The authors make an important point when concluding that “data quality and design are more beneficial for modelling purpose than quantity. Ideally, as the use of models and big data in ecology increases […], modellers and experimenters could collaboratively and profitably elaborate model-guided experiments.”
Beaudouin R, Ginot V, Monod G (2012) Improving mesocosm data analysis through individual-based modelling of control population dynamics: a case study with mosquitofish (Gambusia holbrooki). Ecotoxicology, 21, 155–164. https://doi.org/10.1007/s10646-011-0775-1
Henry M, Becher MA, Osborne JL, Kennedy PJ, Aupinel P, Bretagnolle V, Brun F, Grimm V, Horn J, Requier F (2017) Predictive systems models can help elucidate bee declines driven by multiple combined stressors. Apidologie, 48, 328–339. https://doi.org/10.1007/s13592-016-0476-0
Lamonica D, Charles S, Clément B, Lopes C (2022) Chemical effects on ecological interactions within a model-experiment loop. bioRxiv, 2022.05.24.493191, ver. 6 peer-reviewed and recommended by Peer Community in Ecotoxicology and Environmental Chemistry. https://doi.org/10.1101/2022.05.24.493191
Volker Grimm (2022) A model-experiment loop to optimise data requirements for ecotoxicological risk assessment with mesocosms. Peer Community In Ecotoxicology and Environmental Chemistry, 100002. https://doi.org/10.24072/pci.ecotoxenvchem.100002
The recommender in charge of the evaluation of the article and the reviewers declared that they have no conflict of interest (as defined in the code of conduct of PCI) with the authors or with the content of the article. The authors declared that they comply with the PCI rule of having no financial conflicts of interest in relation to the content of the article.
Evaluation round #1
DOI or URL of the preprint: https://doi.org/10.1101/2022.05.24.493191
Version of the preprint: 4
Author's Reply, 14 Sep 2022
Decision by Volker Grimm, posted 20 Oct 2022
This is an interesting study where the ultimate goal is to reduce the number of experiments to parameterize a 3-species mesocosm model sufficiently well. For this, experiments with one, two or three species, with different cadmium concentrations and without cadmium, are performed and used to parameterize, using the Bayesian MCMC method, the model. Then, different data sets omitting certain experiments are used for the same parameterization procedure to see which data sets, and hence experiments, might possibly be omitted when it comes to parameterize a model that would be precise enough to predict effects of a toxicant.
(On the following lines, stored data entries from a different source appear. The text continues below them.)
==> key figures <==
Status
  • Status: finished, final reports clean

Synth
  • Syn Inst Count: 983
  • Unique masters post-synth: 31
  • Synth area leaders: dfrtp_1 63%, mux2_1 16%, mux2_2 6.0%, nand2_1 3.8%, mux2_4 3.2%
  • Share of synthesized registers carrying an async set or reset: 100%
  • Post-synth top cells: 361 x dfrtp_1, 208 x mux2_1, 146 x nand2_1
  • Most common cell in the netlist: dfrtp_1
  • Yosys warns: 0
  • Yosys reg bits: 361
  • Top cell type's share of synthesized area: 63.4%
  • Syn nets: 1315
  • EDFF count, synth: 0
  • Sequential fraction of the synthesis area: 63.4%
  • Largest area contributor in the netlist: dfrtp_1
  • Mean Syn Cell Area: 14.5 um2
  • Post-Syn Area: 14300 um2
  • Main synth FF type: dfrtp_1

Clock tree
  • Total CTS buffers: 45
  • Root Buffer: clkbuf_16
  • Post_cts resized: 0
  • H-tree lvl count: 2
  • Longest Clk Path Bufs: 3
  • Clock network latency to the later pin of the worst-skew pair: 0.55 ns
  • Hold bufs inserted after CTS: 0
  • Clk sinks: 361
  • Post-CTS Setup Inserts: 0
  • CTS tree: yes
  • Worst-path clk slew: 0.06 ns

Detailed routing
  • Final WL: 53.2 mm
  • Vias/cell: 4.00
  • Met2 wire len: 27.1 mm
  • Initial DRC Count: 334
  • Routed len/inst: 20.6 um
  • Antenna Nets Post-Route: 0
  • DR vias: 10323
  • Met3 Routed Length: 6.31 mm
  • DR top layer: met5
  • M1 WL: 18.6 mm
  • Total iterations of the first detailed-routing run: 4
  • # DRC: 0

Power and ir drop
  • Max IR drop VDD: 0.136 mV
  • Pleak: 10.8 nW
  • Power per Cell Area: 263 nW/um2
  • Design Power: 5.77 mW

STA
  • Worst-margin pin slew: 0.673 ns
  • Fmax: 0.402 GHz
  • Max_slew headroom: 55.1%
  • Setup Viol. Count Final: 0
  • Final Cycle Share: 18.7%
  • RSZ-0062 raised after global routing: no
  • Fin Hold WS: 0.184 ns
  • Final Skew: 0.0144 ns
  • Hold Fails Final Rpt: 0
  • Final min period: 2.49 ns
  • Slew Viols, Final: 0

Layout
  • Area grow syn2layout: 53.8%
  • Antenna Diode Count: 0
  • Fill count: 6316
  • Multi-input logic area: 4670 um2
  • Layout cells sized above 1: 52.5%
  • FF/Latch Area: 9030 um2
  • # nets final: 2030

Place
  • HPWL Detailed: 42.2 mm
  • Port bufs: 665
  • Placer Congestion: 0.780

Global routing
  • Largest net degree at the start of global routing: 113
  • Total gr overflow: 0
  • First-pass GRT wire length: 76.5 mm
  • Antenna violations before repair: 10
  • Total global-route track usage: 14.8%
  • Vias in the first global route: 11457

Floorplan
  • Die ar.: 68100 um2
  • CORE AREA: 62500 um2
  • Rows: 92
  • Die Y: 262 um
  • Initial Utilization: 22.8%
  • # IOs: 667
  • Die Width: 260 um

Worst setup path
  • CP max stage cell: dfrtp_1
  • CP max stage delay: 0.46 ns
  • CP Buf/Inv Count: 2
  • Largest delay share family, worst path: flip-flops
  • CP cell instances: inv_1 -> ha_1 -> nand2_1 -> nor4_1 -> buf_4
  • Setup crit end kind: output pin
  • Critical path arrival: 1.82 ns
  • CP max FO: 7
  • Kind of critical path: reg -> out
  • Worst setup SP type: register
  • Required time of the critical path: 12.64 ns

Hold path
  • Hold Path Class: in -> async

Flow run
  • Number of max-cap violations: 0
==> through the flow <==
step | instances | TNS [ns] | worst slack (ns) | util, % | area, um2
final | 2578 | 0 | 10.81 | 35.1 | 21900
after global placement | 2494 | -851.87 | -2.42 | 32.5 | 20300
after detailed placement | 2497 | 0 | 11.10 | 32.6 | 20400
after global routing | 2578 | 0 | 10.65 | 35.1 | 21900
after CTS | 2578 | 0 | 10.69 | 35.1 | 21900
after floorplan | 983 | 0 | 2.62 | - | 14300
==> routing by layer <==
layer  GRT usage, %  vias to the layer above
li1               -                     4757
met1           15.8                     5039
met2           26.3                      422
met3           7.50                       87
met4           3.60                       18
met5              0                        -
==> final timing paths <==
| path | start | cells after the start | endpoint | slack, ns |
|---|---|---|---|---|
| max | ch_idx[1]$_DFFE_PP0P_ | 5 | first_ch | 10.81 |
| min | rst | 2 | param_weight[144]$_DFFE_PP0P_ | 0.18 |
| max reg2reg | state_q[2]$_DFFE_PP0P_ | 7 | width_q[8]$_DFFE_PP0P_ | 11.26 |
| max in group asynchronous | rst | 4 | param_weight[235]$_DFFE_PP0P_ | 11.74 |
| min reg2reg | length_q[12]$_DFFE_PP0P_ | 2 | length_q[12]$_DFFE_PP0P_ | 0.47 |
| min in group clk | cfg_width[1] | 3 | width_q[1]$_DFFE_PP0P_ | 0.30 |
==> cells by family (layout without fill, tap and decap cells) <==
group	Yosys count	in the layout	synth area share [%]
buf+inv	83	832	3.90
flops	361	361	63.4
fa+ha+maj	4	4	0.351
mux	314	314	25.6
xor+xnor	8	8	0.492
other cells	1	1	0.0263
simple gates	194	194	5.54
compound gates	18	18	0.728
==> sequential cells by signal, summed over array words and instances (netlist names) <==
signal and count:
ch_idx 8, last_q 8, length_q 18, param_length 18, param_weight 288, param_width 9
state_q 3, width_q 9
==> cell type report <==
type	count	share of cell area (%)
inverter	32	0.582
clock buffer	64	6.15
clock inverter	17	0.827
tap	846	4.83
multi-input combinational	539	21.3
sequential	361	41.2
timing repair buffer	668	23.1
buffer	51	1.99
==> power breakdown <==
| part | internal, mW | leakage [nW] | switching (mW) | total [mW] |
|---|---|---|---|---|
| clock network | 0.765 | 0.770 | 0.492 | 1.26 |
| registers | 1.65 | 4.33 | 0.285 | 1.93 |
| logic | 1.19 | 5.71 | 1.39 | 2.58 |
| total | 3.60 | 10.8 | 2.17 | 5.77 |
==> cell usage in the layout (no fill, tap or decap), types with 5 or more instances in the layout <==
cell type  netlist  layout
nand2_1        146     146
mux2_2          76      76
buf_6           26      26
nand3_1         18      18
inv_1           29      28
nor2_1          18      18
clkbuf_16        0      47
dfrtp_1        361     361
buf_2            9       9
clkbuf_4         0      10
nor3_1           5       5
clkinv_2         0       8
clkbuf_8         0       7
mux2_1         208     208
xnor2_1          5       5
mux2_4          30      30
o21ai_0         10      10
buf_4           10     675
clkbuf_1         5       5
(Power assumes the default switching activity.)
Both reviewers found the study interesting and scientifically sound. They still raised quite a few issues that should be addressed to improve the clarity of the presentation or provide better justifications for certain designs and assumptions.
I fully agree with the reviewers' assessments. I would like to add: an ODD model description should be complete by itself and thus not require that readers have to dig for relevant information in other papers. Here, quite a few references are made, unspecifically, to Lamonica et al. 2016a. It cannot be that much work to just copy and paste the relevant information in the current ODD.
Moreover, although I see that it can be interesting to see which kind of experiments are needed to parameterize a "full system" sufficiently well, do these insights not strongly depend on the species, experimental setup, and toxicant used? I do not fully understand how specific insights into which experiments might left out can really help us? Once you have the model fully parameterized with the full data set, there is actually no need to go back and use reduced data sets. So, for what kind of questions, or systems, can the insights gained on the relevance of specific experiments help?